I thought about the privilege I had as an East Asian-American and the trust that is instilled in me when people see me in an EMT uniform or hospital scrubs. I told my mother that in some ways Breonna Taylor was supposed to have the same career trajectory that I was having. She was doing good things for her community, and she planned to do more.
The BLM movement is not centered around me. And yet I still feel the need to use narratives that appeal to my mom and her desire to see her own family succeeding and progressing throughout life. How else am I supposed to convince someone of another person’s humanity without appealing to their selfish motives?
Many Asian-Americans have spent 2020 reflecting on their identities. Xenophobia and discriminatory attacks as a result of the rhetoric around COVID-19, compounded by a long history of racism against Asians, got us here. With BLM reaching arguably its highest peak this past summer, many of us are thinking about how we can be better allies to the Black community. Clearly, it is not enough to just standby quietly and avoid instigating conflict. We have to be actively anti-racist and have these uncomfortable conversations around Black racism within our own families.

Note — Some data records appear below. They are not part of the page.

==> src/rtl/serial_adder_pkg.sv <==
// Shared definitions for the bit-serial adder/subtractor: FSM encoding
// and the bit-counter width rule.
package serial_adder_pkg;

  localparam int STATE_W = 2;

  typedef enum logic [STATE_W-1:0] {
    IDLE  = 2'd0,
    SHIFT = 2'd1,
    DONE  = 2'd2
  } state_t;

  // Counter must reach WIDTH, so it needs ceil(log2(WIDTH+1)) bits.
  function automatic int cnt_width(input int width);
    return $clog2(width + 1);
  endfunction

endpackage

==> src/rtl/serial_adder_full_adder.sv <==
// One-bit full adder assembled from two half adders and an OR gate.

module halfadder (
  input  logic a,
  input  logic b,
  output logic s,
  output logic c
);
  assign s = a ^ b;
  assign c = a & b;
endmodule

module full_adder (
  input  logic a,
  input  logic b,
  input  logic cin,
  output logic s,
  output logic cout
);
  logic s1;
  logic c1;
  logic c2;

  halfadder u_ha0 (.a(a),  .b(b),   .s(s1), .c(c1));
  halfadder u_ha1 (.a(s1), .b(cin), .s(s),  .c(c2));

  assign cout = c1 | c2;
endmodule
==> src/rtl/mips32_pkg.sv <==
// Shared types for the mips32 fetch front end: word width, fetch FSM states and
// the queue entry that carries an instruction word together with its PC.
package mips32_pkg;

    localparam int WORD_W = 32;

    typedef enum logic [1:0] {
        RUN,
        WAIT,
        HALT
    } fetch_state_t;

    typedef struct packed {
        logic [WORD_W-1:0] pc;
        logic [WORD_W-1:0] instr;
    } fetch_entry_t;

endpackage

==> src/rtl/mips32_fetch_queue.sv <==
// Prefetch FIFO of {pc, instr} entries with push/pop/flush.
// Flush (and async reset) empty the queue; flush wins over a same-cycle push/pop.
module mips32_fetch_queue
    import mips32_pkg::*;
#(
    parameter int DEPTH = 4
) (
    input  logic                       clock,
    input  logic                       reset,
    input  logic                       push,
    input  fetch_entry_t               push_data,
    input  logic                       pop,
    input  logic                       flush,
    output fetch_entry_t               head,
    output logic [$clog2(DEPTH):0]     occupancy,
    output logic                       full,
    output logic                       empty
);

    localparam int AW = $clog2(DEPTH);

    fetch_entry_t   mem [DEPTH];
    logic [AW-1:0]  wr_ptr;
    logic [AW-1:0]  rd_ptr;
    logic           push_ok;
    logic           pop_ok;

    assign full    = (occupancy == (AW+1)'(DEPTH));
    assign empty   = (occupancy == '0);
    assign push_ok = push && !full;
    assign pop_ok  = pop && !empty;
    assign head    = mem[rd_ptr];

    always_ff @(posedge clock or posedge reset) begin
        if (reset) begin
            for (int i = 0; i < DEPTH; i++) mem[i] <= '0;
            wr_ptr    <= '0;
            rd_ptr    <= '0;
            occupancy <= '0;
        end else if (flush) begin
            wr_ptr    <= '0;
            rd_ptr    <= '0;
            occupancy <= '0;
        end else begin
            if (push_ok) begin
                mem[wr_ptr] <= push_data;
                wr_ptr      <= wr_ptr + 1'b1;
            end
            if (pop_ok) rd_ptr <= rd_ptr + 1'b1;
            occupancy <= occupancy + {{AW{1'b0}}, push_ok} - {{AW{1'b0}}, pop_ok};
        end
    end

endmodule
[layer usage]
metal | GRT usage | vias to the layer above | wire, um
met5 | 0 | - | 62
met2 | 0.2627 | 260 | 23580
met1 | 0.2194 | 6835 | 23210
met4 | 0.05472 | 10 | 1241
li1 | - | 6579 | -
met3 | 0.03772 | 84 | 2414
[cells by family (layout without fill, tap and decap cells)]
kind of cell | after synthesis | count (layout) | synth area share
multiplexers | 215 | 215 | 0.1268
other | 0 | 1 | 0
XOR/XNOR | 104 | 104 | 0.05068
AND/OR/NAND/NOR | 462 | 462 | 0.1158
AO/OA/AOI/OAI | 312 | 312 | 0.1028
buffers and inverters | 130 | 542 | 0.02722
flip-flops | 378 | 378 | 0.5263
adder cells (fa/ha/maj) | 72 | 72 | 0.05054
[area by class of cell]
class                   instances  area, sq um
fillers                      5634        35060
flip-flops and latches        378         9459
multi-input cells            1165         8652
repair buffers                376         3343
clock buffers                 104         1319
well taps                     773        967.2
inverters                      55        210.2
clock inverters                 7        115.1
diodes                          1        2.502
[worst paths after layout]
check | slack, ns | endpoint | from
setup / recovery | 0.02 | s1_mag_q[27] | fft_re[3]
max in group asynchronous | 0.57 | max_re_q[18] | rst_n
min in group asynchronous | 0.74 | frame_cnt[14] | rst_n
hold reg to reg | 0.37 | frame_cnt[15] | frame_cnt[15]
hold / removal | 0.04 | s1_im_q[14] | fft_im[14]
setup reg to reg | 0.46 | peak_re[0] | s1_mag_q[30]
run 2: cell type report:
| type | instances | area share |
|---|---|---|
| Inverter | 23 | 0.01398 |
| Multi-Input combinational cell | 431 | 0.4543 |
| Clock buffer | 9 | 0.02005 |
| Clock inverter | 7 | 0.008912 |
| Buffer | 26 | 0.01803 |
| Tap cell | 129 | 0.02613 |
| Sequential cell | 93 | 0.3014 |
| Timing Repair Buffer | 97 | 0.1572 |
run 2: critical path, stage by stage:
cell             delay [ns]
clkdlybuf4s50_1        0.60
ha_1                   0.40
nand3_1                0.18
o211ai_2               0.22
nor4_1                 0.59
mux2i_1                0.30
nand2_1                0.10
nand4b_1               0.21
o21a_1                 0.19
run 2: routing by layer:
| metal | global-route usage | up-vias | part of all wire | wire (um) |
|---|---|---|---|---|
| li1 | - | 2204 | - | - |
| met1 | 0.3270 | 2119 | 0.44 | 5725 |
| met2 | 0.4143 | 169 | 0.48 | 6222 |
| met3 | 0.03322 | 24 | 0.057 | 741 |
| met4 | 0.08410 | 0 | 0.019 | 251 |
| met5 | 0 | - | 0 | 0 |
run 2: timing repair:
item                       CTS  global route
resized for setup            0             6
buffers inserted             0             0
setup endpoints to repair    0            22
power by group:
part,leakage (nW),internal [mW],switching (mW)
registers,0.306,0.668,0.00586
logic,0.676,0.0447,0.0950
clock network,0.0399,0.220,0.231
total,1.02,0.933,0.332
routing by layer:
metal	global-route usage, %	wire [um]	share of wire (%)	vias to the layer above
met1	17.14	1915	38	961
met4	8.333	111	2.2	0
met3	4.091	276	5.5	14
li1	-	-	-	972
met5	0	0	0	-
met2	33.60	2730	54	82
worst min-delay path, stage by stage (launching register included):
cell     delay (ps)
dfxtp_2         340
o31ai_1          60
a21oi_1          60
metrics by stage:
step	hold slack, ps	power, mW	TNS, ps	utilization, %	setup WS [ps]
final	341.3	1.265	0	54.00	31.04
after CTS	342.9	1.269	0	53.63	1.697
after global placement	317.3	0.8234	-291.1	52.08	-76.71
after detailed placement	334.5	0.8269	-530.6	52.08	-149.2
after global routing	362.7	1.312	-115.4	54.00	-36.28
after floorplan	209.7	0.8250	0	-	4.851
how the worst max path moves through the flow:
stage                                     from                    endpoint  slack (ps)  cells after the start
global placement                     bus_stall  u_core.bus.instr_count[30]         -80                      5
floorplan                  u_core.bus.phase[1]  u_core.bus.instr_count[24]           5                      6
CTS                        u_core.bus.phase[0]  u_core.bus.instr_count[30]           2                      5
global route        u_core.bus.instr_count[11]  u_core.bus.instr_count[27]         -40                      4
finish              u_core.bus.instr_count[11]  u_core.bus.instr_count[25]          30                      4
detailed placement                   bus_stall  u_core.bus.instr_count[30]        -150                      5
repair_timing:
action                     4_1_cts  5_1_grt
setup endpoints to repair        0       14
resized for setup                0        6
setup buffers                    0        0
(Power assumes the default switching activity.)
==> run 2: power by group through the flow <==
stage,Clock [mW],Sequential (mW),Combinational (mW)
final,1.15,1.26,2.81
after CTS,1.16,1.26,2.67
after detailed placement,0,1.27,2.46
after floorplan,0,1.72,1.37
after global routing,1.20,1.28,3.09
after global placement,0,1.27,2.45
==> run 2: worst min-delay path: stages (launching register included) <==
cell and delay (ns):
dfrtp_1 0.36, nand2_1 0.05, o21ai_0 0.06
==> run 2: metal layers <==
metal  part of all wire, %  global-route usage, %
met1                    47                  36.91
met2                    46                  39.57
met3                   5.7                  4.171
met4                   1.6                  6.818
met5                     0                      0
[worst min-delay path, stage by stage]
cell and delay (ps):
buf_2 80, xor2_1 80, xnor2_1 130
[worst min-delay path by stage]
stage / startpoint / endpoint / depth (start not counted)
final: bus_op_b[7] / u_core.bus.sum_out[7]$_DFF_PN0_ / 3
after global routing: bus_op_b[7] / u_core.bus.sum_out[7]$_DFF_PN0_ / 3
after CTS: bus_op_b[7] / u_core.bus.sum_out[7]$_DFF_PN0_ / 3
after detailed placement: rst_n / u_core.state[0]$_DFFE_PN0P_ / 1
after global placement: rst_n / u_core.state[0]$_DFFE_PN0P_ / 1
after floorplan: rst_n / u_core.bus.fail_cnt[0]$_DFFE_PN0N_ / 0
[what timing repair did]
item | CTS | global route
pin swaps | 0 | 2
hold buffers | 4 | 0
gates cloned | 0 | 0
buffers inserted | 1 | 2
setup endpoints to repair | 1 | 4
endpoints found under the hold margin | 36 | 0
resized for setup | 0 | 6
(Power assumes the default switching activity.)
### src/rtl/mano_timing_control.sv
// mano_timing_control
//   Timing and control stage of the Mano basic computer. Runs the sequence
//   counter, decodes IR into D0..D7 and I, and issues per-cycle memory and
//   register strobes. All strobes are combinational from registered state and
//   IN_IR, so they are settled before the memory stage samples on negedge.
//   Ports:
//     CLK    system clock, state updates on posedge
//     RST_N  asynchronous active-low reset
//     bus    mano_timing_control_if.master (see interface for signal list)
//
//   Mode FSM (the sequence counter t runs inside ST_RUN)
//   state   | meaning
//   --------+-----------------------------------------------------------
//   ST_RUN  | executing; t advances each cycle, cleared by SC_CLR
//   ST_HALT | halted; t held at 0, all strobes low, START returns to ST_RUN
module mano_timing_control #(
    parameter int SC_W    = 3,
    parameter int HLT_BIT = 0
) (
    input  logic                   CLK,
    input  logic                   RST_N,
    mano_timing_control_if.master  bus
);

    localparam int N_T = 1 << SC_W;

    typedef enum logic {
        ST_RUN  = 1'b0,
        ST_HALT = 1'b1
    } mode_t;

    mode_t            mode_q, mode_d;
    logic [SC_W-1:0]  t_q, t_d;
    logic             i_q, i_d;

    logic [N_T-1:0]   t_dec;
    logic [7:0]       d_dec;
    logic             mem_rd, mem_wr, ar_ld, ir_ld, pc_inc, sc_clr;

    // Only the opcode, indirect and HLT select bits of IR matter here.
    logic unused_ir_bits;
    assign unused_ir_bits = ^bus.IN_IR;

    always_ff @(posedge CLK or negedge RST_N) begin
        if (!RST_N) begin
            mode_q <= ST_RUN;
            t_q    <= '0;
            i_q    <= 1'b0;
        end else begin
            mode_q <= mode_d;
            t_q    <= t_d;
            i_q    <= i_d;
        end
    end

    always_comb begin
        mem_rd = 1'b0;
        mem_wr = 1'b0;
        ar_ld  = 1'b0;
        ir_ld  = 1'b0;
        pc_inc = 1'b0;
        sc_clr = 1'b0;
        mode_d = mode_q;
        t_d    = t_q;
        i_d    = i_q;

        t_dec        = '0;
        t_dec[t_q]   = 1'b1;
        d_dec        = '0;
        d_dec[bus.IN_IR[14:12]] = 1'b1;

        if (mode_q == ST_HALT) begin
            t_d = '0;
            if (bus.START) begin
                mode_d = ST_RUN;
            end
        end else begin
            case (t_q)
                SC_W'(0): begin
                    ar_ld = 1'b1;
                end
                SC_W'(1): begin
                    mem_rd = 1'b1;
                    ir_ld  = 1'b1;
                    pc_inc = 1'b1;
                end
                SC_W'(2): begin
                    ar_ld = 1'b1;
                    i_d   = bus.IN_IR[15];
                end
                SC_W'(3): begin
                    if (d_dec[7]) begin
                        sc_clr = 1'b1;
                        // HLT lives only in the register-reference group (I=0).
                        if (!i_q && bus.IN_IR[HLT_BIT]) begin
                            mode_d = ST_HALT;
                        end
                    end else if (i_q) begin
                        mem_rd = 1'b1;
                        ar_ld  = 1'b1;
                    end
                end
                SC_W'(4): begin
                    if (d_dec[0] || d_dec[1] || d_dec[2] || d_dec[6]) begin
                        mem_rd = 1'b1;
                    end else if (d_dec[3]) begin
                        mem_wr = 1'b1;
                        sc_clr = 1'b1;
                    end else if (d_dec[5]) begin
                        mem_wr = 1'b1;
                    end else begin
                        // BUN, plus recovery if a D7 ever reaches T4.
                        sc_clr = 1'b1;
                    end
                end
                SC_W'(5): begin
                    if (!d_dec[6]) begin
                        sc_clr = 1'b1;
                    end
                end
                SC_W'(6): begin
                    sc_clr = 1'b1;
                    if (d_dec[6]) begin
                        mem_wr = 1'b1;
                        pc_inc = bus.DR_ZERO;
                    end
                end
                default: begin
                    // T7 and beyond are unreachable in a legal flow; recover to T0.
                    sc_clr = 1'b1;
                end
            endcase

            if (sc_clr) begin
                t_d = '0;
            end else begin
                t_d = t_q + 1'b1;
            end
        end
    end

    // Strobes are forced low while reset is asserted, not just after it.
    assign bus.t      = t_q;
    assign bus.T      = t_dec;
    assign bus.D      = d_dec;
    assign bus.I_FLAG = i_q;
    assign bus.HALT   = (mode_q == ST_HALT);
    assign bus.MEM_RD = RST_N & mem_rd;
    assign bus.MEM_WR = RST_N & mem_wr;
    assign bus.AR_LD  = RST_N & ar_ld;
    assign bus.IR_LD  = RST_N & ir_ld;
    assign bus.PC_INC = RST_N & pc_inc;
    assign bus.SC_CLR = RST_N & sc_clr;

endmodule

I walked away from that two-hour FaceTime conversation mentally exasperated. But the more that my mother learned about the humanity behind these Black lives, about the details that were often skimmed over or excluded altogether from her information bubble, the more her voice changed from being defensive against and frustrated with “defund the police” to being genuinely sad, possibly even developing some empathy. She asked why the officer did not just take his knee off of George Floyd’s neck or at least use less pressure on him. In some ways, it felt like I was observing a child lose their innocence.
This was just one small milestone towards helping my parents understand the need for these movements. But it’s a step in the right direction.